Bonus! Hot Text chapter (125K, PDF, 2 minutes at 56K)

3k. Write meta-tags to have your pages found.

  • In the page content, and your meta descriptions in the head, include short, highly charged phrases that answer questions that a user might ask:

  • What is your unique content, service, or product?
  • Why should I bother reading this page? (Benefit)
  • Who is this page for? (And am I in that group?)
  • How are you different from your competitors?
    • Sum up the content in a series of keywords that appear in the regular text of the page, in the title, in the headings, and in the meta tags for Description and Keywords.
    • Make sure that the title still reflects the content of the page.
    • In your description, put the gist of your pitch into the first 150 words. (You can ramble on beyond that limit, but you want the first part to communicate to potential users, who see the text in a set of search results.) Only use words that really describe the content of your page.
    • In the keywords, include important phrases, but do not repeat the same word over and over. Include misspellings, though, in case the search engines fail to correct someone’s typos. Include lots of synonyms—if someone might use one of those words to locate your page. Only use words that really describe the content of the page.
    • Write alternate text for all images, emphasizing keywords.
    • Write linktext so that it echoes your main subject.
    • Include a description in the page header.

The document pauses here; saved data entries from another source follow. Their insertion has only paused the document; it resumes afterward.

File: src/rtl/controlador_interrupcao_if.sv
// rtl/controlador_interrupcao_if.sv - control-unit/PC-path bus of the interrupt controller
// master = control unit and PC path, slave = controller.
interface controlador_interrupcao_if #(
  parameter int NUM_SOURCES = 4,
  parameter int PC_WIDTH    = 11,
  parameter int TIME_WIDTH  = 16
);
  logic                   halt;
  logic                   set_clock;
  logic [TIME_WIDTH-1:0]  int_time;
  logic [NUM_SOURCES-1:0] irq_ext;
  logic [NUM_SOURCES-1:0] mask;
  logic [PC_WIDTH-1:0]    pc;
  logic                   get_interruption;
  logic                   reti;
  logic                   int_taken;
  logic [PC_WIDTH-1:0]    saved_pc;
  logic [PC_WIDTH-1:0]    pc_next;
  logic [31:0]            cause;
  logic                   in_service;
  logic [TIME_WIDTH-1:0]  timer_count;

  modport master (
    output halt, set_clock, int_time, irq_ext, mask, pc, get_interruption, reti,
    input  int_taken, saved_pc, pc_next, cause, in_service, timer_count
  );

  modport slave (
    input  halt, set_clock, int_time, irq_ext, mask, pc, get_interruption, reti,
    output int_taken, saved_pc, pc_next, cause, in_service, timer_count
  );
endinterface

File: src/rtl/controlador_interrupcao.sv
// rtl/controlador_interrupcao.sv - fixed-priority halt/timer/external interrupt controller
// Halt > quantum timer > external lines (lowest index first); one handler at a time until reti.
module controlador_interrupcao #(
  parameter int                  NUM_SOURCES = 4,
  parameter int                  PC_WIDTH    = 11,
  parameter int                  TIME_WIDTH  = 16,
  parameter bit                  AUTO_RELOAD = 1'b1,
  parameter logic [PC_WIDTH-1:0] VECTOR      = '0
) (
  input logic                   clk,
  input logic                   rst_n,
  controlador_interrupcao_if.slave bus
);

  logic [NUM_SOURCES-1:0] irq_prev;
  logic [NUM_SOURCES-1:0] ext_pending;
  logic [NUM_SOURCES-1:0] ext_rise;
  logic [NUM_SOURCES-1:0] ext_req;
  logic [NUM_SOURCES-1:0] ext_win;
  logic [31:0]            ext_code;
  logic [TIME_WIDTH-1:0]  reload;
  logic [TIME_WIDTH-1:0]  timer_count_q;
  logic                   run;
  logic                   timer_pending;
  logic                   int_taken_q;
  logic [PC_WIDTH-1:0]    saved_pc_q;
  logic [31:0]            cause_q;
  logic                   in_service_q;
  logic                   accept;
  logic                   take_timer;
  logic                   take_ext;
  logic                   timer_expire;

  assign ext_rise = bus.irq_ext & ~irq_prev;
  assign ext_req  = ext_pending & bus.mask;

  // Walk from the top so the lowest enabled index is the one left standing.
  always_comb begin
    ext_win  = '0;
    ext_code = 32'd0;
    for (int i = NUM_SOURCES - 1; i >= 0; i--) begin
      if (ext_req[i]) begin
        ext_win    = '0;
        ext_win[i] = 1'b1;
        ext_code   = 32'd3 + 32'(i);
      end
    end
  end

  assign accept       = !in_service_q && (timer_pending || (|ext_req));
  assign take_timer   = accept && timer_pending;
  assign take_ext     = accept && !timer_pending;
  assign timer_expire = run && !in_service_q && !bus.set_clock
                        && (timer_count_q == TIME_WIDTH'(1));

  always_ff @(posedge clk or negedge rst_n) begin
    if (!rst_n) begin
      irq_prev      <= '0;
      ext_pending   <= '0;
      reload        <= '0;
      timer_count_q <= '0;
      run           <= 1'b0;
      timer_pending <= 1'b0;
      int_taken_q   <= 1'b0;
      saved_pc_q    <= '0;
      cause_q       <= 32'd0;
      in_service_q  <= 1'b0;
    end else begin
      irq_prev    <= bus.irq_ext;
      int_taken_q <= 1'b0;
      if (bus.halt) begin
        int_taken_q   <= 1'b1;
        cause_q       <= 32'd2;
        in_service_q  <= 1'b1;
        ext_pending   <= '0;
        timer_pending <= 1'b0;
        run           <= 1'b0;
        timer_count_q <= '0;
      end else begin
        ext_pending   <= (ext_pending & ~(ext_win & {NUM_SOURCES{take_ext}})) | ext_rise;
        timer_pending <= (timer_pending & ~take_timer) | timer_expire;

        if (bus.set_clock) begin
          reload        <= bus.int_time;
          timer_count_q <= bus.int_time;
          run           <= |bus.int_time;
        end else if (run && !in_service_q) begin
          // A running count of zero only exists for one cycle after expiry in reload mode.
          if (timer_count_q == '0) begin
            timer_count_q <= reload;
          end else begin
            timer_count_q <= timer_count_q - TIME_WIDTH'(1);
            if (timer_expire && !AUTO_RELOAD) run <= 1'b0;
          end
        end

        if (bus.get_interruption) cause_q <= 32'd0;
        if (bus.reti) in_service_q <= 1'b0;

        if (accept) begin
          int_taken_q  <= 1'b1;
          saved_pc_q   <= bus.pc;
          cause_q      <= take_timer ? 32'd1 : ext_code;
          in_service_q <= 1'b1;
        end
      end
    end
  end

  assign bus.int_taken   = int_taken_q;
  assign bus.saved_pc    = saved_pc_q;
  assign bus.cause       = cause_q;
  assign bus.in_service  = in_service_q;
  assign bus.timer_count = timer_count_q;
  assign bus.pc_next     = int_taken_q ? VECTOR : bus.pc;

endmodule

    <META NAME="description" CONTENT="Free information about volcanoes, for students and teachers. Tour key volcanoes of Hawaii and Italy, with close-up images of lava flows, before and after shots, and timelines.">

    • Make sure the first sentence of your description sums up the page in 150 words or so, because that’s all most search engines will display.
    • Add specific keywords from the body to the page header, to show relevance.

    <META NAME="keywords" CONTENT="Haleakala, Halemaumau, Vesuvius, Aetna, volcano, volcanoes, lava, aa, crater, Hawaii">

    • Tell robots that all your content is available (if true).

    <META NAME="robot" CONTENT="all">

    • Invite spiders back.

    <META NAME="revisit" CONTENT="15 days">

    Other ways to make links hot

    3a. Make clear what the user will get from the link.

    3b. Within a sentence, make the link the emphatic element.

    3c. Shift focus from the links or linked-to documents to the subject.

    3d. Provide depth and breadth through plentiful links to related information within your site.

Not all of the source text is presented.